Study: 11% of Americans Think HTML Is an STD - rmason
http://newsfeed.time.com/2014/03/04/11-of-americans-think-html-is-an-std/

======
dragonwriter
The results as reported in the article (and the original LA Times article [1])
make me think that it was multiple choice, which on an identification question
is really pushing particular results.
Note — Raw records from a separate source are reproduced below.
<file path="config.mk">
export PLATFORM = sky130hd
export DESIGN_NAME = lsu_result
export DESIGN_NICKNAME = d
export VERILOG_FILES = /design/src/riscv_lsu_pkg.sv /design/src/mem_bus_pkg.sv /design/src/lsu_result.sv
export VERILOG_INCLUDE_DIRS = /design/src
export SDC_FILE = /design/constraint.sdc
export NUM_CORES = 1
export LEC_CHECK = 0
export ABC_CLOCK_PERIOD_IN_PS = 2300
export BUFFER_PORTS_ARGS = -buffer_cell sky130_fd_sc_hd__buf_2
export CAP_MARGIN = 20
export CORE_MARGIN = 5
export CORE_UTILIZATION = 50
export CTS_BUF_LIST = sky130_fd_sc_hd__clkbuf_2
export CTS_CLUSTER_SIZE = 20
export DETAILED_ROUTE_END_ITERATION = 8
export MAX_ROUTING_LAYER = met4
export PLACE_DENSITY = 0.83
export SKIP_LAST_GASP = 1
export SYNTH_ARGS = -nofsm -noshare
export SYNTH_HDL_FRONTEND = slang
export SYNTH_SLANG_ARGS = --single-unit
</file>
<file path="constraint.sdc">
create_clock -name clk -period 2.3 [get_ports clk]
set_clock_uncertainty 0.2 [all_clocks]
set_input_delay 0.46 -clock clk [delete_from_list [all_inputs] [get_ports clk]]
set_output_delay 0.46 -clock clk [all_outputs]
set_load 0.02 [all_outputs]
</file>
<file path="src/lsu_settings.svh">
// width, memory size and credit depth macros for the load/store unit
`ifndef LSU_SETTINGS_SVH
`define LSU_SETTINGS_SVH

// data path
`define LSU_DW          32
`define LSU_MEM_BYTES   4096
`define LSU_AW          ($clog2(`LSU_MEM_BYTES))  // byte address bits

// queue sizes and credits
`define LSU_CMD_DEPTH   4  // sender starts with this many credits
`define LSU_RES_DEPTH   4  // result queue entries
`define LSU_RES_CREDITS 2  // consumer buffer size

// the command queue feeds a one-entry decode stage
`define LSU_DEC_CREDITS 1

`endif
</file>
<file path="src/riscv_lsu_pkg.sv">
// instruction-side types of the load/store unit
// funct3 access widths, command and result structs
`default_nettype none
`include "lsu_settings.svh"

package riscv_lsu_pkg;

  // funct3 of loads, stores use lsu_b, lsu_h and lsu_w
  typedef enum logic [2:0] {
    lsu_b  = 3'b000,  // lb / sb
    lsu_h  = 3'b001,  // lh / sh
    lsu_w  = 3'b010,  // lw / sw
    lsu_bu = 3'b100,  // lbu
    lsu_hu = 3'b101   // lhu
  } lsu_width_t;

  typedef logic [3:0] lsu_tag_t;  // destination register tag

  // command from the core
  typedef struct packed {
    logic               store;  // 1 store, 0 load
    lsu_width_t         width;
    logic [`LSU_AW-1:0] adr;    // byte address
    logic [`LSU_DW-1:0] wdt;    // store data, low aligned
    lsu_tag_t           tag;
  } lsu_cmd_t;

  // load result back to the core
  typedef struct packed {
    lsu_tag_t           tag;
    logic [`LSU_DW-1:0] rdt;    // extended load data
  } lsu_res_t;

endpackage : riscv_lsu_pkg

`default_nettype wire

</file>
<file path="src/mem_bus_pkg.sv">
// memory-bus types
// request struct and side info for loads in flight
`default_nettype none
`include "lsu_settings.svh"

package mem_bus_pkg;

  localparam int unsigned mem_sw = `LSU_DW/8;        // byte lanes
  localparam int unsigned mem_ow = $clog2(mem_sw);   // byte offset bits
  localparam int unsigned mem_aw = `LSU_AW - mem_ow; // word address bits

  typedef struct packed {
    logic                     wen;
    logic [mem_sw-1:0]        sel;  // byte select
    logic [mem_aw-1:0]        adr;  // word address
    logic [mem_sw-1:0][8-1:0] wdt;  // data already on its lanes
  } mem_req_t;

  // travels beside a load until the data returns
  typedef struct packed {
    riscv_lsu_pkg::lsu_tag_t   tag;
    riscv_lsu_pkg::lsu_width_t width;
    logic [mem_ow-1:0]         off;  // byte offset in word
  } mem_ld_t;

endpackage : mem_bus_pkg

`default_nettype wire

</file>
<file path="src/lsu_result.sv">
// result stage of the load/store unit
// aligns load bytes, extends by funct3, pushes the result
`default_nettype none
`include "lsu_settings.svh"

module lsu_result (
  input  logic                    clk,
  input  logic                    reset,
  input  logic                    ld_valid,
  input  mem_bus_pkg::mem_ld_t    mem_ld,
  input  logic [`LSU_DW-1:0]      rdt,
  output logic                    push,
  output riscv_lsu_pkg::lsu_res_t res
);

  import riscv_lsu_pkg::*;
  import mem_bus_pkg::*;

  logic               ld_q_valid;  // data arrives this cycle
  mem_ld_t            ld_q;
  logic [`LSU_DW-1:0] shifted;
  logic [`LSU_DW-1:0] ext;

  // line the load info up with rdt
  always_ff @(posedge clk) begin
    if (reset) begin
      ld_q_valid <= 1'b0;
    end else begin
      ld_q_valid <= ld_valid;
    end
  end

  always_ff @(posedge clk) begin
    if (ld_valid) begin
      ld_q <= mem_ld;
    end
  end

  assign shifted = rdt >> {ld_q.off, 3'b000};  // addressed byte to bit 0

  always_comb begin
    case (ld_q.width)
      lsu_b:   ext = {{(`LSU_DW-8){shifted[7]}}, shifted[7:0]};
      lsu_bu:  ext = {{(`LSU_DW-8){1'b0}}, shifted[7:0]};
      lsu_h:   ext = {{(`LSU_DW-16){shifted[15]}}, shifted[15:0]};
      lsu_hu:  ext = {{(`LSU_DW-16){1'b0}}, shifted[15:0]};
      default: ext = shifted;  // lw
    endcase
  end

  always_ff @(posedge clk) begin
    if (reset) begin
      push <= 1'b0;
    end else begin
      push <= ld_q_valid;
    end
  end

  always_ff @(posedge clk) begin
    if (ld_q_valid) begin
      res.tag <= ld_q.tag;
      res.rdt <= ext;
    end
  end

endmodule : lsu_result

`default_nettype wire

</file>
It may indicate that a large number of
people don't know what HTML (or the other terms) refer to, but it can't really
be taken as indicating what they think they refer to, just what wrong answers
the survey presented for them to guess.

Neither article provides a link or citation to the survey itself, just
indicates that it was done by a particular coupon website (which seems to have
done it as way to get free advertising by way of a pseudoscience press
release.)

[1] [http://www.latimes.com/business/technology/la-fi-
tn-1-10-ame...](http://www.latimes.com/business/technology/la-fi-
tn-1-10-americans-html-std-study-finds-20140304,0,1188415.story#axzz2v1X0Ct00)

------
o0-0o
These types of stats about Americans are a bit misleading. It almost implies
that American's are dumb or something. The fact is that 90% of American's know
what HTML is. I bet that's higher than most countries if not nearly most.

Does this mean that 1/1000 people on Earth know what HTML is?

Do 1/10 people on Earth even know what an STD is?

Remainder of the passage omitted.